I sometimes feel that way about "Spider-Man" video games - that even though some are terrific, and some are hit-and-miss - every Spidey game lets you do a miraculous thing: You can fly!
In "The Amazing Spider-Man," I portray Spidey and I fly a lot, swinging on webs between buildings across the big city, landing on rooftops and climbing towers. That's pretty impressive.
The setting of the plot takes place after the events of this summer's film. It goes like this:
OsCorp uses science to make crazy cross-species creatures, but they escape. OsCorp creates robots to track down and battle the cross-species.
As Spider-Man, you fight both the weirdo creatures and the robots, because robots hate Spidey. You also battle boss villains from Scorpion to Rhino, Felicia Hardy, Vermin and others.
This is a Spidey game in which Peter Parker's crush is Gwen Stacy. (Plus, Peter gets spicy with a potty-mouthed journalist.)
The best things about "Amazing" are the cinematic scenes. They get us involved in general storylines.
It's also quite nice when Spidey (voiced excellently by Sam Riegel, star of many TV and game voice-overs) talks to us during crime fighting, web swinging and goofing off.
Alas, the game play is half-good and half-bad. It is a quintessential, workaday, average game if I've ever played one.
The first few hours are outright boring. (Crawling through ventilation ducts: Oy!)
Finally the game lets me begin to make adequate upgrades to fight villains - who mostly seem the same, as if they're from the jerk store.
During interior action sequences (the heart of "Amazing"), fistfighting and web-combat feel rote.
The only action that gets me juiced is hanging from ceilings so I can stealth-spin down atop a bad guy and pull him up to the ceiling into a web-cocoon trap. That's cool.
The occasional big bosses are stunningly confusing. A skyscraper-size snake (one-third into the game) was the moment I wanted to quit. (I have to do what, and to which part of the snake, and how? Awful.)

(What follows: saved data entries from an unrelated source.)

--- src/olst_pkg.sv ---
// ----------------------------------------------------------------------------
// olst_pkg
// Shared constants, codes and cell control type for the ordered list store.
// ----------------------------------------------------------------------------
package olst_pkg;

  localparam int DEPTH      = 16;
  localparam int IDX_W      = $clog2(DEPTH);
  localparam int DATA_W     = 32;
  localparam int POS_W      = 5;
  localparam int LEN_W      = 5;
  localparam int OP_W       = 3;
  localparam int ST_W       = 3;
  localparam int IN_DATA_W  = ((DATA_W + POS_W + DATA_W + 7) / 8) * 8;
  localparam int OUT_DATA_W = ((ST_W + POS_W + DATA_W + LEN_W + 7) / 8) * 8;

  typedef enum logic [OP_W-1:0] {
    OP_INS_FRONT = 3'd0,
    OP_INS_BACK  = 3'd1,
    OP_INS_AT    = 3'd2,
    OP_DEL_FRONT = 3'd3,
    OP_DEL_BACK  = 3'd4,
    OP_DEL_AT    = 3'd5,
    OP_SEARCH    = 3'd6,
    OP_READ_ALL  = 3'd7
  } op_e;

  typedef enum logic [ST_W-1:0] {
    ST_OK     = 3'd0,
    ST_FULL   = 3'd1,
    ST_EMPTY  = 3'd2,
    ST_BADPOS = 3'd3,
    ST_NOKEY  = 3'd4
  } status_e;

  typedef enum logic [1:0] {
    CMD_HOLD = 2'd0,
    CMD_INS  = 2'd1,
    CMD_DEL  = 2'd2,
    CMD_ROT  = 2'd3
  } cell_cmd_e;

  typedef struct packed {
    cell_cmd_e          cmd;
    logic [IDX_W-1:0]   idx;
    logic [LEN_W-1:0]   len;
    logic [DATA_W-1:0]  value;
    logic [DATA_W-1:0]  key;
  } cell_ctl_t;

endpackage

--- src/olst_cell.sv ---
// ----------------------------------------------------------------------------
// olst_cell
// One list slot: holds an element, shifts it toward either neighbor on
// insert, delete or read-out rotation, and compares it against the key.
// ----------------------------------------------------------------------------
module olst_cell (
  input  logic                          clk_i,
  input  olst_pkg::cell_ctl_t           ctl_i,
  input  logic [olst_pkg::IDX_W-1:0]    pos_i,
  input  logic [olst_pkg::DATA_W-1:0]   left_i,
  input  logic [olst_pkg::DATA_W-1:0]   right_i,
  input  logic [olst_pkg::DATA_W-1:0]   head_i,
  output logic [olst_pkg::DATA_W-1:0]   data_o,
  output logic                          match_o
);
  import olst_pkg::*;

  logic [DATA_W-1:0] data_q, data_d;
  logic              in_list;
  logic              is_tail;

  assign in_list = (LEN_W+1)'(pos_i) < (LEN_W+1)'(ctl_i.len);
  assign is_tail = ((LEN_W+1)'(pos_i) + (LEN_W+1)'(1)) == (LEN_W+1)'(ctl_i.len);
  assign match_o = in_list && (data_q == ctl_i.key);
  assign data_o  = data_q;

  always_comb begin
    data_d = data_q;
    case (ctl_i.cmd)
      CMD_INS: begin
        if (pos_i > ctl_i.idx) begin
          data_d = left_i;
        end else if (pos_i == ctl_i.idx) begin
          data_d = ctl_i.value;
        end
      end
      CMD_DEL: begin
        if (pos_i >= ctl_i.idx) begin
          data_d = right_i;
        end
      end
      CMD_ROT: begin
        data_d = is_tail ? head_i : right_i;
      end
      default: data_d = data_q;
    endcase
  end

  always_ff @(posedge clk_i) begin
    data_q <= data_d;
  end

endmodule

During the open-world portions, I fly through the city looking for side missions, but they are embarrassing:
A) Punching street robbers, snipers and crooks in cars (blasé); B) Transporting virus-infected civilians to hospitals (one of the dullest things in any game this year); C) Snapping photos of doors and stuff (snooze); D) collecting comic book pages scattered atop roofs (hate that).
So you see, it is OK to fault "Spider-Man" for not providing enough fun beyond flying, just as it is OK to criticize a plane's cramped ride - because flights of fancy shouldn't be a drag.
("The Amazing Spider-Man" by Activision retails for $60 for Xbox 360, PS 3; $50 for Wii; $40 for 3DS and DS - Plays average. Looks good. Challenging. Rated "T" for mild language, mild suggestive themes, violence. Two out of four stars.)